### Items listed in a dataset
-------------------------

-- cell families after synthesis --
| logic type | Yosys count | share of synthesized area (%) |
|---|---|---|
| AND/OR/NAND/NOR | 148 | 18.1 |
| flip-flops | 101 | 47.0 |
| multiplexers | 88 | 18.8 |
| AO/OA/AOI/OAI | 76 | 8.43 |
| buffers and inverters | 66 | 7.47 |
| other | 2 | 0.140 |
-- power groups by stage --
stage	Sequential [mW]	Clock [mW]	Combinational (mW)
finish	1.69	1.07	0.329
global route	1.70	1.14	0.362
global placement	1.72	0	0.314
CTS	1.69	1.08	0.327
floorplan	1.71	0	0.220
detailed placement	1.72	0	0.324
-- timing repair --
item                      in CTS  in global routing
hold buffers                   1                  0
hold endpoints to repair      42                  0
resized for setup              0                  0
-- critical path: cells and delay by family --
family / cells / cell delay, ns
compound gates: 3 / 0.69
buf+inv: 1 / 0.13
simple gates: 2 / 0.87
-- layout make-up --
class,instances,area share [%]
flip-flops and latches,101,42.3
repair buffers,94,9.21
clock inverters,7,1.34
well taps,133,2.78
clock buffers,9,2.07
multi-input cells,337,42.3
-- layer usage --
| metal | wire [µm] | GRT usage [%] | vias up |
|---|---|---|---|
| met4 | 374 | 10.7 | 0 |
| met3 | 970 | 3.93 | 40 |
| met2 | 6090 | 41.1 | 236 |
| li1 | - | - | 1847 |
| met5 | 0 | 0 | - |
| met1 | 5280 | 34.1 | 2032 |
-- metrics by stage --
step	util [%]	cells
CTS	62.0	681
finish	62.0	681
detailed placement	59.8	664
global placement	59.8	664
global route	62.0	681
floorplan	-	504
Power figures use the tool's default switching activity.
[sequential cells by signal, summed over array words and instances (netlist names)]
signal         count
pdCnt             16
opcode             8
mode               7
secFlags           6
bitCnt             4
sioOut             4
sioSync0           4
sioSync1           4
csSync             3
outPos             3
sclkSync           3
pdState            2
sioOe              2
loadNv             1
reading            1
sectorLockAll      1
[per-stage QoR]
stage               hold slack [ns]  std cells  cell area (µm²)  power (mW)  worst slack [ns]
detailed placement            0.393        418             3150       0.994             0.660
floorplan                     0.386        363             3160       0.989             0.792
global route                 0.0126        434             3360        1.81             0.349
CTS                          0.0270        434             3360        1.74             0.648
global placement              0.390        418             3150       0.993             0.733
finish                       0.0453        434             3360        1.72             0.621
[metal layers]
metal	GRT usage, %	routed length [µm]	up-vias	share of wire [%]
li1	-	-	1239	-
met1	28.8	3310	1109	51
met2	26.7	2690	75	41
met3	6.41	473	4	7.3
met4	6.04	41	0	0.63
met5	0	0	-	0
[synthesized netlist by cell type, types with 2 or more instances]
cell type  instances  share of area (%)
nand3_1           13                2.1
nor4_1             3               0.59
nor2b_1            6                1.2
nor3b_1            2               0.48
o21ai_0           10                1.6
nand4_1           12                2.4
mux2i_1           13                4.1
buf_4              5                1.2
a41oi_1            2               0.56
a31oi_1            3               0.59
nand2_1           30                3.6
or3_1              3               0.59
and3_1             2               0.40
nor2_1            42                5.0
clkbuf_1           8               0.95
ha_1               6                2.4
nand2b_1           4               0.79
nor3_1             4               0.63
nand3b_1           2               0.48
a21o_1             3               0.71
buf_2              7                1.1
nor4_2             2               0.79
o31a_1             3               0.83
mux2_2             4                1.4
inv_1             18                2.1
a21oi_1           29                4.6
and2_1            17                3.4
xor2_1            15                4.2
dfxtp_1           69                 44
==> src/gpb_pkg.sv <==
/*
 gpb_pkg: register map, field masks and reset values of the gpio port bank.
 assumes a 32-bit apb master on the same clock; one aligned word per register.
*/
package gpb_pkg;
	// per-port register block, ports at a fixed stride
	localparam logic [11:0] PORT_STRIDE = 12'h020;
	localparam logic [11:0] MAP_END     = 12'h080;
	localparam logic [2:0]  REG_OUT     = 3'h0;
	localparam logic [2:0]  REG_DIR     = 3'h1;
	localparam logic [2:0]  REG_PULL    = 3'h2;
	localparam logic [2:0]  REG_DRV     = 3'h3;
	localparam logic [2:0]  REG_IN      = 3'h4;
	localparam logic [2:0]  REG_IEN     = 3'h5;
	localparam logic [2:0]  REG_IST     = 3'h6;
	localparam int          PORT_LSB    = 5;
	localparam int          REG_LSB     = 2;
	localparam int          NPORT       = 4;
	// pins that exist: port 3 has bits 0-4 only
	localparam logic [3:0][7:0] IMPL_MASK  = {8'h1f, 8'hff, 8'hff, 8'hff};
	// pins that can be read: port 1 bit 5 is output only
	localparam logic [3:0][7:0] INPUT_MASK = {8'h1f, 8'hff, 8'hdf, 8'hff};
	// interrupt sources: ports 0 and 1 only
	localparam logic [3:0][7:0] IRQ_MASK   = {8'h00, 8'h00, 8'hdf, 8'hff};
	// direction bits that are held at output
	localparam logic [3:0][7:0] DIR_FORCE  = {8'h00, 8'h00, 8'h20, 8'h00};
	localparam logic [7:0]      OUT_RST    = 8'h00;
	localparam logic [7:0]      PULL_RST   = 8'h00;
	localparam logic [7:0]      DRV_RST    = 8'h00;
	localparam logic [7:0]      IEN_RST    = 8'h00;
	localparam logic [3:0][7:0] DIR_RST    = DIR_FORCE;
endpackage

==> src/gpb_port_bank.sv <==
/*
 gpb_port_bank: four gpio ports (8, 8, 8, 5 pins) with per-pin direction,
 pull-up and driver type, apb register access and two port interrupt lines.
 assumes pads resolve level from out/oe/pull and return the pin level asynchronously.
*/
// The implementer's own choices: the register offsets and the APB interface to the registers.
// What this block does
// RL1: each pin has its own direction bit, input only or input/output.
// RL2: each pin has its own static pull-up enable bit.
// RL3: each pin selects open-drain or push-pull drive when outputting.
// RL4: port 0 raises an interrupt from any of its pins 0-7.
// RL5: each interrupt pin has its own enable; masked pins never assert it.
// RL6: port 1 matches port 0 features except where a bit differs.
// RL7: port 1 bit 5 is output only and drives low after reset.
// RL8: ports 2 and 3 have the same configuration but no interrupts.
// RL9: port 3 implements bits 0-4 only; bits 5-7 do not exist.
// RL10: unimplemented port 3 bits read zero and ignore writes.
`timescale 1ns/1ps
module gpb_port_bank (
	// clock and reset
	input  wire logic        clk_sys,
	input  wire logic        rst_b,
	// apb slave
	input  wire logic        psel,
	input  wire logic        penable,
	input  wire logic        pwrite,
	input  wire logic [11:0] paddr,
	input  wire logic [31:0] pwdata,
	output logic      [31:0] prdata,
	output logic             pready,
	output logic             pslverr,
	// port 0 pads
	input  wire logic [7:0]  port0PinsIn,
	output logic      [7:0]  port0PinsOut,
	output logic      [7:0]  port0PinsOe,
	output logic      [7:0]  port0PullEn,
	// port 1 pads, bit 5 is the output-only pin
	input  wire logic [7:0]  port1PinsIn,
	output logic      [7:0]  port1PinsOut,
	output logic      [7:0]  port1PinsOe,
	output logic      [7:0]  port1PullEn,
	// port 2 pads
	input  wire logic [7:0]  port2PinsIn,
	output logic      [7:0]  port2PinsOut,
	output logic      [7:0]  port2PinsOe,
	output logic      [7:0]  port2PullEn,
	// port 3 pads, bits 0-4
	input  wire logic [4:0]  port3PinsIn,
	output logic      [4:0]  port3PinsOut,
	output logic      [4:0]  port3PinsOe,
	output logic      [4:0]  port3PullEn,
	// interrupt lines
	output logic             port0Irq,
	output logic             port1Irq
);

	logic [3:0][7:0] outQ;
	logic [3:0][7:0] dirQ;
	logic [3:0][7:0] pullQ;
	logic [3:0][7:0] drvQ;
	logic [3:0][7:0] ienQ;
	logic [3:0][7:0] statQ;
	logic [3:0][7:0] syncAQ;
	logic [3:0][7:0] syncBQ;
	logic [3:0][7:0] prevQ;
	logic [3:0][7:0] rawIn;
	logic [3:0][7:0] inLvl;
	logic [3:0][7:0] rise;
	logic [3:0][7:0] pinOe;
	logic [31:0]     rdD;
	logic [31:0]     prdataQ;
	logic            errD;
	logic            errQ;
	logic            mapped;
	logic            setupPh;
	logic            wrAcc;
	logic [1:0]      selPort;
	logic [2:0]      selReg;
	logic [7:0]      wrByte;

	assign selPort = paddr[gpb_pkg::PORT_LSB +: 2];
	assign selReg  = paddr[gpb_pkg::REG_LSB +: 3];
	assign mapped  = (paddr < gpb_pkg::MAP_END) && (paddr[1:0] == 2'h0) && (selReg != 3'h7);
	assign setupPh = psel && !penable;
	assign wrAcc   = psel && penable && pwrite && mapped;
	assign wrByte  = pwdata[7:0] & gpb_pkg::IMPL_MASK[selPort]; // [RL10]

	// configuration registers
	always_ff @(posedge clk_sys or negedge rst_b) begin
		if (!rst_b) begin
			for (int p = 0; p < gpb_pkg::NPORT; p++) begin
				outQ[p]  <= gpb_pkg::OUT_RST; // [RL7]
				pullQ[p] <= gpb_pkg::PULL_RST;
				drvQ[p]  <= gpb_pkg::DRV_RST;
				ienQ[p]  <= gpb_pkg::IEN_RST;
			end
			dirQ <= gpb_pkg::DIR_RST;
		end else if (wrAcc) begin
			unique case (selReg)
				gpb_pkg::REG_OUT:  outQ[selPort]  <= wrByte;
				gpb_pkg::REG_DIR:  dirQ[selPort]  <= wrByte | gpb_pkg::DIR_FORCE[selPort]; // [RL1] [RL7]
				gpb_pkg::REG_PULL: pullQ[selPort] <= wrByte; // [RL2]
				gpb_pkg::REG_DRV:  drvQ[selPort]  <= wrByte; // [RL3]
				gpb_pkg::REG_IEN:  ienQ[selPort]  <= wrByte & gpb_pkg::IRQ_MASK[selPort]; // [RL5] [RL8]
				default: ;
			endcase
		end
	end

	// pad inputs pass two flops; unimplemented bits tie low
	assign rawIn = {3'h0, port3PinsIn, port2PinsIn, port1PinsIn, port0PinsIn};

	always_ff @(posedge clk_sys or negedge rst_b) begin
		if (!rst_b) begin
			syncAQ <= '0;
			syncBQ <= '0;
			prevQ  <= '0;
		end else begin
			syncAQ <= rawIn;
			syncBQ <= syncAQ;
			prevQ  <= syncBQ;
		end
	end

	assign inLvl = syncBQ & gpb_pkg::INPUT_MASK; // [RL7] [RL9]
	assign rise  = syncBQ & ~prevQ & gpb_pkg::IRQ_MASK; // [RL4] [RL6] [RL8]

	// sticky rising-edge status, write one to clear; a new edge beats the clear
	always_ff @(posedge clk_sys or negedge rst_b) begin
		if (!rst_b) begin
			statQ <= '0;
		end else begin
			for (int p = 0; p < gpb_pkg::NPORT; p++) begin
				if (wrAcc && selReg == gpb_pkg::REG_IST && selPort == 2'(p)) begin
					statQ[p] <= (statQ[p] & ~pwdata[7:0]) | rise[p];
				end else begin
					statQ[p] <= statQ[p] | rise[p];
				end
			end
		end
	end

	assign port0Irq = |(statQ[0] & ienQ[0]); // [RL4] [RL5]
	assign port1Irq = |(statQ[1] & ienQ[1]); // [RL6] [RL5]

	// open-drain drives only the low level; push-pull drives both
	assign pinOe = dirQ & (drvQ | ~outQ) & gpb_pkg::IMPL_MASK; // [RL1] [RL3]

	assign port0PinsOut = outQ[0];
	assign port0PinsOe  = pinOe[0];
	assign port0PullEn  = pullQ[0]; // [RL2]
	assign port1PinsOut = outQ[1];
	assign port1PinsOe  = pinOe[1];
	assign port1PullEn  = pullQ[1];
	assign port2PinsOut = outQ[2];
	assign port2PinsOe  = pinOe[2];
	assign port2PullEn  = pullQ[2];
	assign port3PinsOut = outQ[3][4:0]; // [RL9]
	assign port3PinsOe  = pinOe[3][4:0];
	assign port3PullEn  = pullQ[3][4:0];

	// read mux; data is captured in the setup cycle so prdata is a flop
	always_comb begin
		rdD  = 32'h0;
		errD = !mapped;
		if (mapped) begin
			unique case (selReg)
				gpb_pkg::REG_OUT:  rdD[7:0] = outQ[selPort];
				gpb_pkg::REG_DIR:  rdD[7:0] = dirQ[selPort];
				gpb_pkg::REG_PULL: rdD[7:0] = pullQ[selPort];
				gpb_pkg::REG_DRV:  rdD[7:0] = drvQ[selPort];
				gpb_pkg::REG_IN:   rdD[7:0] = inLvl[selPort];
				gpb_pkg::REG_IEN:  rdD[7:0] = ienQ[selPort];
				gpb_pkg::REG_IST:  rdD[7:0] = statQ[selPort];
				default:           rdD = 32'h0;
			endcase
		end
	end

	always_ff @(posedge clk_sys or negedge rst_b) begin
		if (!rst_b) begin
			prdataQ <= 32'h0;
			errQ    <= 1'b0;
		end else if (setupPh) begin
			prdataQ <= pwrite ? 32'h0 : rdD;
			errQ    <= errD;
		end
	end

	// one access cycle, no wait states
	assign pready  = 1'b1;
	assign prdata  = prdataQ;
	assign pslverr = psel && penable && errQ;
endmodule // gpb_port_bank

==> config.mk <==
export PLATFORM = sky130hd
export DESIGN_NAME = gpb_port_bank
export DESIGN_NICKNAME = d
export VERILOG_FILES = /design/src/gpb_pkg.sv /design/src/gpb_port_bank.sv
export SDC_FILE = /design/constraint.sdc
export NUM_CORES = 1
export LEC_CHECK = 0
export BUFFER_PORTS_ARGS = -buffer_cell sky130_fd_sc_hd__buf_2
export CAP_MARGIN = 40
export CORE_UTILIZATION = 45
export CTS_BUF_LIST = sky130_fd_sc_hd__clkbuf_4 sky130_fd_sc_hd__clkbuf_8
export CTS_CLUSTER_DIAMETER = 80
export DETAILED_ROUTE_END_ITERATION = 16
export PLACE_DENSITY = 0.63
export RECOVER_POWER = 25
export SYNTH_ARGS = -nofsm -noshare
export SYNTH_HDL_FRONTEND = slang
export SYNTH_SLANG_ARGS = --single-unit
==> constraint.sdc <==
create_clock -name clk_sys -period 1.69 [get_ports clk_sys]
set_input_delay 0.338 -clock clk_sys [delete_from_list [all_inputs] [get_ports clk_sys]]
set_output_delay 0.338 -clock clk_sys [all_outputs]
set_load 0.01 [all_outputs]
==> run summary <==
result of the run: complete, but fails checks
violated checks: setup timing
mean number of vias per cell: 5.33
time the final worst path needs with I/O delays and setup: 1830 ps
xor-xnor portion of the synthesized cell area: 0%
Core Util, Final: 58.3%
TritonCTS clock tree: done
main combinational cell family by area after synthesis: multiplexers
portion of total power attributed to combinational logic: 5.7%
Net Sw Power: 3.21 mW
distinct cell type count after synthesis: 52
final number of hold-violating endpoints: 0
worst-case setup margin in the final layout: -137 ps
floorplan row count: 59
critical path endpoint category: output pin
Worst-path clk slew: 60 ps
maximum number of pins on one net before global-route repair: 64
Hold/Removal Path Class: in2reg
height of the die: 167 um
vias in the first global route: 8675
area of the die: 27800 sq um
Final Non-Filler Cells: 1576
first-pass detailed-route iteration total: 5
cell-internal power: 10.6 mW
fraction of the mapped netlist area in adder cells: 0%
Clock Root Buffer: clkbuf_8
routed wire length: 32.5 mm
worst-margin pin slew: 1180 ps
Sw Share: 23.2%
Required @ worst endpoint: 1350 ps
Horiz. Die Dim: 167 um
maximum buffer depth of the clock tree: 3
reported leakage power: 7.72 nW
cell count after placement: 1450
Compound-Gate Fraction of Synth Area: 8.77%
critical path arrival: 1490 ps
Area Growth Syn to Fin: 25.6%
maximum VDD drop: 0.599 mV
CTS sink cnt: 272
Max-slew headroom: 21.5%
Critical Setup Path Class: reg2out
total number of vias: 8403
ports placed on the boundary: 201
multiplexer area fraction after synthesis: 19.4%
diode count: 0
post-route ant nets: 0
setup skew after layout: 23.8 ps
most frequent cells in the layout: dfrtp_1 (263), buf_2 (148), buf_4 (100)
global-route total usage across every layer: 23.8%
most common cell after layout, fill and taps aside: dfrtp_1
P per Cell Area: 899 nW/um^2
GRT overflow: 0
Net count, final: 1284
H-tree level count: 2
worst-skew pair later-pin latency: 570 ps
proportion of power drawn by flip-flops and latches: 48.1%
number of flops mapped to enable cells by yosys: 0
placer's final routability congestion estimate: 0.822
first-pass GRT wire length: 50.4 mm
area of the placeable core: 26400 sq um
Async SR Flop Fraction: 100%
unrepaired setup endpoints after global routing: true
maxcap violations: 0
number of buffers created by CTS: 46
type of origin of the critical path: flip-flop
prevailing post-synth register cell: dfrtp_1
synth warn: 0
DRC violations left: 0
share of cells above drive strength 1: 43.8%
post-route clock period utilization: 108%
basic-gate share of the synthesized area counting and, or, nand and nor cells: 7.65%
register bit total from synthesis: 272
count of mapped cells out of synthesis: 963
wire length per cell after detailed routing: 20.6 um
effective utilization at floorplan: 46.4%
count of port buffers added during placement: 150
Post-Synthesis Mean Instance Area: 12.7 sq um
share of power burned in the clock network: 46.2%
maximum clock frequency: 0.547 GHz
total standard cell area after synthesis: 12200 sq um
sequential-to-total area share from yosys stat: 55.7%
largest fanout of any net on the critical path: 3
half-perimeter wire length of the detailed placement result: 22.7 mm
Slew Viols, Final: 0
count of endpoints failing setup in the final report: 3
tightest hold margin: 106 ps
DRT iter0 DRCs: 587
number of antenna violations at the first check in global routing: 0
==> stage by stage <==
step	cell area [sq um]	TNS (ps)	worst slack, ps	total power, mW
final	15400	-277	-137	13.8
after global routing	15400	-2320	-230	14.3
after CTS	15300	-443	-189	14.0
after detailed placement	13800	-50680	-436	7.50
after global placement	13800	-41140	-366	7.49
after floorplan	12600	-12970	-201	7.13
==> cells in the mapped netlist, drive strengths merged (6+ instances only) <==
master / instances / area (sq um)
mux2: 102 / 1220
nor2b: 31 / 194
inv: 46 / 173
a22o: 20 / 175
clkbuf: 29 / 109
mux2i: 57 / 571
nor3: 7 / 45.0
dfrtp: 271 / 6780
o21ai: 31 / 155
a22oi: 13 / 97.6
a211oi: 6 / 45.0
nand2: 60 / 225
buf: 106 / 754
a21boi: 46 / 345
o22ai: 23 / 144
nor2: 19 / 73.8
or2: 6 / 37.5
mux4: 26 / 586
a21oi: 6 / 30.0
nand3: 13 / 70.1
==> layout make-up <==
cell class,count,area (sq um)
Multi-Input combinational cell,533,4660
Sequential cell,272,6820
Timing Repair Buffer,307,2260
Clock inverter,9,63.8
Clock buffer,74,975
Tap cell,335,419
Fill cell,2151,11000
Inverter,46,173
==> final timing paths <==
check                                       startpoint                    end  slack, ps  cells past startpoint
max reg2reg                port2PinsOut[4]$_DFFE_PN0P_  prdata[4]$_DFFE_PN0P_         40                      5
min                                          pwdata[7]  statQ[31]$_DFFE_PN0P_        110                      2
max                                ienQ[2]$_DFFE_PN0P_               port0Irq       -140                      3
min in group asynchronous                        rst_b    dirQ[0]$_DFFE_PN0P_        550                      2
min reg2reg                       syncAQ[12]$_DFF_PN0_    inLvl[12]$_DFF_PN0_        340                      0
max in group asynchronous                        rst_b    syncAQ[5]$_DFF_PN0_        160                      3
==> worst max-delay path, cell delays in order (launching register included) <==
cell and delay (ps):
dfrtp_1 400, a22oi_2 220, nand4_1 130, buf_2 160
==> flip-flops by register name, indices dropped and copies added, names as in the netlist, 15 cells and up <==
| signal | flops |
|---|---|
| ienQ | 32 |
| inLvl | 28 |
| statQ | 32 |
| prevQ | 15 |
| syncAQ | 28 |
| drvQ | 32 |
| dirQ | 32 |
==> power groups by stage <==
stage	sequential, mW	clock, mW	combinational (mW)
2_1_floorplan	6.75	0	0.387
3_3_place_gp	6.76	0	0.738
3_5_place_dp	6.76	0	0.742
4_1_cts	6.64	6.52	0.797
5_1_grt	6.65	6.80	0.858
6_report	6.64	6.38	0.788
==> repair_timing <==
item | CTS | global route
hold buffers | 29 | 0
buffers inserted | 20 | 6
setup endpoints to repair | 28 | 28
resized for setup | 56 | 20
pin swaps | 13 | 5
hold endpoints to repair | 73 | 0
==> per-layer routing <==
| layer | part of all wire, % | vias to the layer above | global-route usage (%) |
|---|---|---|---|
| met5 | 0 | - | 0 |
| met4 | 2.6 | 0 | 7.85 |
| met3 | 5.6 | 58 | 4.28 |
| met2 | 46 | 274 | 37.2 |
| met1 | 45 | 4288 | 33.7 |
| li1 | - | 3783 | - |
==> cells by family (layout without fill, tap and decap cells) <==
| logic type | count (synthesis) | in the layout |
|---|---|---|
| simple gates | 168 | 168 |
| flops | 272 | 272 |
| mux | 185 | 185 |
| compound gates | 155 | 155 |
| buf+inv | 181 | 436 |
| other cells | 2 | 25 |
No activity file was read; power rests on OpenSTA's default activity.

-------------------------

### EXERCISE DIRECTIONS
Print the first line of the records above and each line after it, exactly, through the line with "-- layout make-up".

### FINAL ANSWER
-- cell families after synthesis --
| logic type | Yosys count | share of synthesized area (%) |
|---|---|---|
| AND/OR/NAND/NOR | 148 | 18.1 |
| flip-flops | 101 | 47.0 |
| multiplexers | 88 | 18.8 |
| AO/OA/AOI/OAI | 76 | 8.43 |
| buffers and inverters | 66 | 7.47 |
| other | 2 | 0.140 |
-- power groups by stage --
stage	Sequential [mW]	Clock [mW]	Combinational (mW)
finish	1.69	1.07	0.329
global route	1.70	1.14	0.362
global placement	1.72	0	0.314
CTS	1.69	1.08	0.327
floorplan	1.71	0	0.220
detailed placement	1.72	0	0.324
-- timing repair --
item                      in CTS  in global routing
hold buffers                   1                  0
hold endpoints to repair      42                  0
resized for setup              0                  0
-- critical path: cells and delay by family --
family / cells / cell delay, ns
compound gates: 3 / 0.69
buf+inv: 1 / 0.13
simple gates: 2 / 0.87
-- layout make-up --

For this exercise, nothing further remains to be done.